In this application, including the definitions below, the term ‘module’ or the term ‘controller’ may be replaced with the term ‘circuit.’ The term ‘module’ may refer to, be part of, or include processor hardware (shared, dedicated, or group) that executes code and memory hardware (shared, dedicated, or group) that stores code executed by the processor hardware.

The module may include one or more interface circuits. In some examples, the interface circuits may include wired or wireless interfaces that are connected to a local area network (LAN), the Internet, a wide area network (WAN), or combinations thereof. The functionality of any given module of the present disclosure may be distributed among multiple modules that are connected via interface circuits. For example, multiple modules may allow load balancing. In a further example, a server (also known as remote, or cloud) module may accomplish some functionality on behalf of a client module.

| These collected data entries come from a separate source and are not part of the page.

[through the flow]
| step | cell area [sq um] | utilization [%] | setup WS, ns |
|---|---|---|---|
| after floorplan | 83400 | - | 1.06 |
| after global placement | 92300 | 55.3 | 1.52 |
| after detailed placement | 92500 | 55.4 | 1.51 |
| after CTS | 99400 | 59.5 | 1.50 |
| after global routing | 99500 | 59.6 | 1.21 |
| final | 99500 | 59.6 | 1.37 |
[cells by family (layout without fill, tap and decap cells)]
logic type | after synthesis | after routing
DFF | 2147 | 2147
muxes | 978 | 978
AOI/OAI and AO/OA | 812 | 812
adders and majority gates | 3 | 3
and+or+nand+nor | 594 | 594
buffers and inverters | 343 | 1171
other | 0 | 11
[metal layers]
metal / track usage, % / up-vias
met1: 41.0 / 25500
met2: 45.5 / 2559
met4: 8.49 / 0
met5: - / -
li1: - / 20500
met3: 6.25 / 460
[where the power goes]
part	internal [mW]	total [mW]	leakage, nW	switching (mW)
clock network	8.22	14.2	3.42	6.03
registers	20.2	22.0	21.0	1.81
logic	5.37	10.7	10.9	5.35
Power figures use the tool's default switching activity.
--- src/rtl/parity_serial_tx.sv ---
// rtl/parity_serial_tx.sv - frames a parallel word as start, LSB-first data, parity and stop bits
module parity_serial_tx
    import parity_serial_pkg::*;
#(
    parameter int CLKS_PER_BIT = 4,
    parameter int DATA_W       = 8,
    parameter int PARITY_ODD   = 0
) (
    input  logic              clk,
    input  logic              rst_n,
    input  logic [DATA_W-1:0] tx_data,
    input  logic              tx_valid,
    output logic              tx_ready,
    output logic              tx_out,
    output logic              busy
);

    localparam int BW = cnt_width(DATA_W);
    localparam logic [BW-1:0] BIT_LAST = BW'(DATA_W - 1);
    localparam logic ODD = (PARITY_ODD != 0);

    tx_state_e         state_q, state_d;
    logic [DATA_W-1:0] shift_q, shift_d;
    logic [BW-1:0]     bit_q, bit_d;
    logic              par_q, par_d;
    logic              out_q, out_d;
    logic              tick;

    baud_tick_gen #(
        .CLKS_PER_BIT(CLKS_PER_BIT)
    ) u_tick (
        .clk  (clk),
        .rst_n(rst_n),
        .clear(state_q == IDLE),
        .tick (tick)
    );

    assign tx_ready = (state_q == IDLE);
    assign busy     = (state_q != IDLE);
    assign tx_out   = out_q;

    // Next-state, datapath and next line level; the line level is derived from the next state
    // so that tx_out can be registered yet still change on the same edge as the state
    always_comb begin
        state_d = state_q;
        shift_d = shift_q;
        bit_d   = bit_q;
        par_d   = par_q;
        out_d   = 1'b1;
        case (state_q)
            IDLE: begin
                if (tx_valid) begin
                    state_d = START;
                    shift_d = tx_data;
                    par_d   = (^tx_data) ^ ODD;
                    bit_d   = '0;
                end
            end
            START: begin
                if (tick) state_d = DATA;
            end
            DATA: begin
                if (tick) begin
                    if (bit_q == BIT_LAST) begin
                        state_d = PARITY;
                        bit_d   = '0;
                    end else begin
                        bit_d   = bit_q + BW'(1);
                        shift_d = shift_q >> 1;
                    end
                end
            end
            PARITY: begin
                if (tick) state_d = STOP;
            end
            STOP: begin
                if (tick) state_d = IDLE;
            end
            default: state_d = IDLE;
        endcase
        case (state_d)
            START:   out_d = 1'b0;
            DATA:    out_d = shift_d[0];
            PARITY:  out_d = par_d;
            default: out_d = 1'b1;
        endcase
    end

    // State and datapath registers; reset abandons any frame and returns the line high
    always_ff @(posedge clk or negedge rst_n) begin
        if (!rst_n) begin
            state_q <= IDLE;
            shift_q <= '0;
            bit_q   <= '0;
            par_q   <= 1'b0;
            out_q   <= 1'b1;
        end else begin
            state_q <= state_d;
            shift_q <= shift_d;
            bit_q   <= bit_d;
            par_q   <= par_d;
            out_q   <= out_d;
        end
    end

endmodule
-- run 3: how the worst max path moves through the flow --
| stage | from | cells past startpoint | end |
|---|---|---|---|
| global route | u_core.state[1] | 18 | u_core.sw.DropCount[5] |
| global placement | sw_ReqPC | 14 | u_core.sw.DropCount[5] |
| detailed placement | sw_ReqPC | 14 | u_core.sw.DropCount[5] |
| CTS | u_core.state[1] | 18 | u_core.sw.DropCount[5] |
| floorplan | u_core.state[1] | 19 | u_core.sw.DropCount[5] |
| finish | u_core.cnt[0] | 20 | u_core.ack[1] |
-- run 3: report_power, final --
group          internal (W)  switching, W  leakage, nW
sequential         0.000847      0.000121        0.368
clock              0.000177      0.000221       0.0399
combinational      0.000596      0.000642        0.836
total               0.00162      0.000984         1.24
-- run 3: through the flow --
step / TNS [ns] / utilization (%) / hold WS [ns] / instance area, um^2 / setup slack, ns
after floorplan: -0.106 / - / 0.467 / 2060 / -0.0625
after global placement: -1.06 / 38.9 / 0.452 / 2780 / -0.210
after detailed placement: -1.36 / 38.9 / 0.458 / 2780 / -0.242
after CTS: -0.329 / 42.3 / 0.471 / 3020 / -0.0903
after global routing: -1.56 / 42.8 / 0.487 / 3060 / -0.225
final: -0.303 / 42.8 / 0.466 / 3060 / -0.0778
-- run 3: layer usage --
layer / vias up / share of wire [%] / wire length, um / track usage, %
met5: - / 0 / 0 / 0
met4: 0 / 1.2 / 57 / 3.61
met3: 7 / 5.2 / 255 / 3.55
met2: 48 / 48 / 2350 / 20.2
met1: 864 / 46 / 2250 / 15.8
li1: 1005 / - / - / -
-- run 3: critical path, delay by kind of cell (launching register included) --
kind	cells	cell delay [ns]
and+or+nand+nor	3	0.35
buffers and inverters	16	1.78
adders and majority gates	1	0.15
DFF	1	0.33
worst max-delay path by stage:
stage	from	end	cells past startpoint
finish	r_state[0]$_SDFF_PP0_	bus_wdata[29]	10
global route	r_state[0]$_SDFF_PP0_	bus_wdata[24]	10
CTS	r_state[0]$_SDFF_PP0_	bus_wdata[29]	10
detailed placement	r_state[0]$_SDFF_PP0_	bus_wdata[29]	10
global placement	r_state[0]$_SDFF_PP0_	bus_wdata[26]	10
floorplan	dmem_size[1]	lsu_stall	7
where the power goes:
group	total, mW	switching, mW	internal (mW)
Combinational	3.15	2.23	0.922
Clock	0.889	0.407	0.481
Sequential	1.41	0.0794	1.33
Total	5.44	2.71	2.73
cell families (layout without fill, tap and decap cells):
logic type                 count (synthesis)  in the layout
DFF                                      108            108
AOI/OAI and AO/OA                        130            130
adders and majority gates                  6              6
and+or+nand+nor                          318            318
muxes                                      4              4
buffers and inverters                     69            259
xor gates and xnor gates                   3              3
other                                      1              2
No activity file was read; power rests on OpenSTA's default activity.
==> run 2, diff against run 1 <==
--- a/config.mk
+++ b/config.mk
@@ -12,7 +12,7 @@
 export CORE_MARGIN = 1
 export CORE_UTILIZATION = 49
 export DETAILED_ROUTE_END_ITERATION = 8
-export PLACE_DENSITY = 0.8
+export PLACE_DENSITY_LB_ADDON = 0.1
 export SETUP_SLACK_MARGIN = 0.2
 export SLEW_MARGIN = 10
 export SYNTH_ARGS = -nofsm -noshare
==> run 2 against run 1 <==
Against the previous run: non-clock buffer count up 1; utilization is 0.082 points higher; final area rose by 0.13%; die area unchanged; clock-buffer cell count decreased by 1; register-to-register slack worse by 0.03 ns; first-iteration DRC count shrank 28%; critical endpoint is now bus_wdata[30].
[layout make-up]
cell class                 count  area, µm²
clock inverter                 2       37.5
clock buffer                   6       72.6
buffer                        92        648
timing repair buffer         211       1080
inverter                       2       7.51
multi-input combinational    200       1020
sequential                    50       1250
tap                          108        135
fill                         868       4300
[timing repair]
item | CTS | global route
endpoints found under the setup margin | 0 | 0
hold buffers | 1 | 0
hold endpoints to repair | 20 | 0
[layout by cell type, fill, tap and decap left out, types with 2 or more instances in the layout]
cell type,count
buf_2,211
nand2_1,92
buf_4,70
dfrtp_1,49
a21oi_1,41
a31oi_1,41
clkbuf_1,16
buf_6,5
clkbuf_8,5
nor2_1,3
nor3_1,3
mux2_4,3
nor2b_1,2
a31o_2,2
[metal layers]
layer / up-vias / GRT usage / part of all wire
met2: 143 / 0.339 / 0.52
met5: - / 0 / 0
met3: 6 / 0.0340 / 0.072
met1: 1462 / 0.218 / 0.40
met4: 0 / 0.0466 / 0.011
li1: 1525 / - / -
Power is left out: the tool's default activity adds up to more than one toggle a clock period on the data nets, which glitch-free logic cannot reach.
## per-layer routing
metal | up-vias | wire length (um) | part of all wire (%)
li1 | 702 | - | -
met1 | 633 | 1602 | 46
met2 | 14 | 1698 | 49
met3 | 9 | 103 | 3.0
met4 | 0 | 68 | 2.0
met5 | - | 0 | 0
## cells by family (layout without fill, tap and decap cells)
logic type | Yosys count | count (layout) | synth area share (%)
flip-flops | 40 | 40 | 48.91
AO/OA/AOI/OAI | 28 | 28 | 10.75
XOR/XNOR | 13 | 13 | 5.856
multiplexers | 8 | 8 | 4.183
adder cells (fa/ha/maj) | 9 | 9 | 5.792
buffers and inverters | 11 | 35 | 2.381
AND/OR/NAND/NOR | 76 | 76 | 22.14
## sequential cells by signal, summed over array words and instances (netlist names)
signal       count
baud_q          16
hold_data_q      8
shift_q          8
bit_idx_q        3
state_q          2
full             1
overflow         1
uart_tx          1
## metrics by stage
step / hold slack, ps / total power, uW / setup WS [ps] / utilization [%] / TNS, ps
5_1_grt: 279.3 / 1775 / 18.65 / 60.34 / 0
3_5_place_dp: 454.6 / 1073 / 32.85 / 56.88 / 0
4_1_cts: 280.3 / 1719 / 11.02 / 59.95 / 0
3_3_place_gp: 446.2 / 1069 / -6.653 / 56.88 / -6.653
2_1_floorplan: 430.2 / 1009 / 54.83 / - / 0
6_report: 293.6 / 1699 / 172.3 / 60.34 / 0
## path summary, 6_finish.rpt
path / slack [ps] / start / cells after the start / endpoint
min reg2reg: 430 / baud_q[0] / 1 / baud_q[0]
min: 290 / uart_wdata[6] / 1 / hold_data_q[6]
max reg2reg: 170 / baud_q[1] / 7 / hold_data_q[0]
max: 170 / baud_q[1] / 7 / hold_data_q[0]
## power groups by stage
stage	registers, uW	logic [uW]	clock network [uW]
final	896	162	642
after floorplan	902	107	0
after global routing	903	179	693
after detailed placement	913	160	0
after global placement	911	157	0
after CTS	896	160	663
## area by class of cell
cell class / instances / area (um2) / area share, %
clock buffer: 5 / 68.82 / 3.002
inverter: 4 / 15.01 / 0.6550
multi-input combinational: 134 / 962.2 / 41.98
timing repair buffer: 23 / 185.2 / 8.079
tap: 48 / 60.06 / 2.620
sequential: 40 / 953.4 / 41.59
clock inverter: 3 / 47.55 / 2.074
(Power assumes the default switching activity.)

Software may include a computer program, program code, instructions, or some combination thereof, for independently or collectively instructing or configuring a hardware device to operate as desired. The computer program and/or program code may include program or computer-readable instructions, software components, software modules, data files, data structures, and/or the like, capable of being implemented by one or more hardware devices, such as one or more of the hardware devices mentioned above. Examples of program code include both machine code produced by a compiler and higher level program code that is executed using an interpreter.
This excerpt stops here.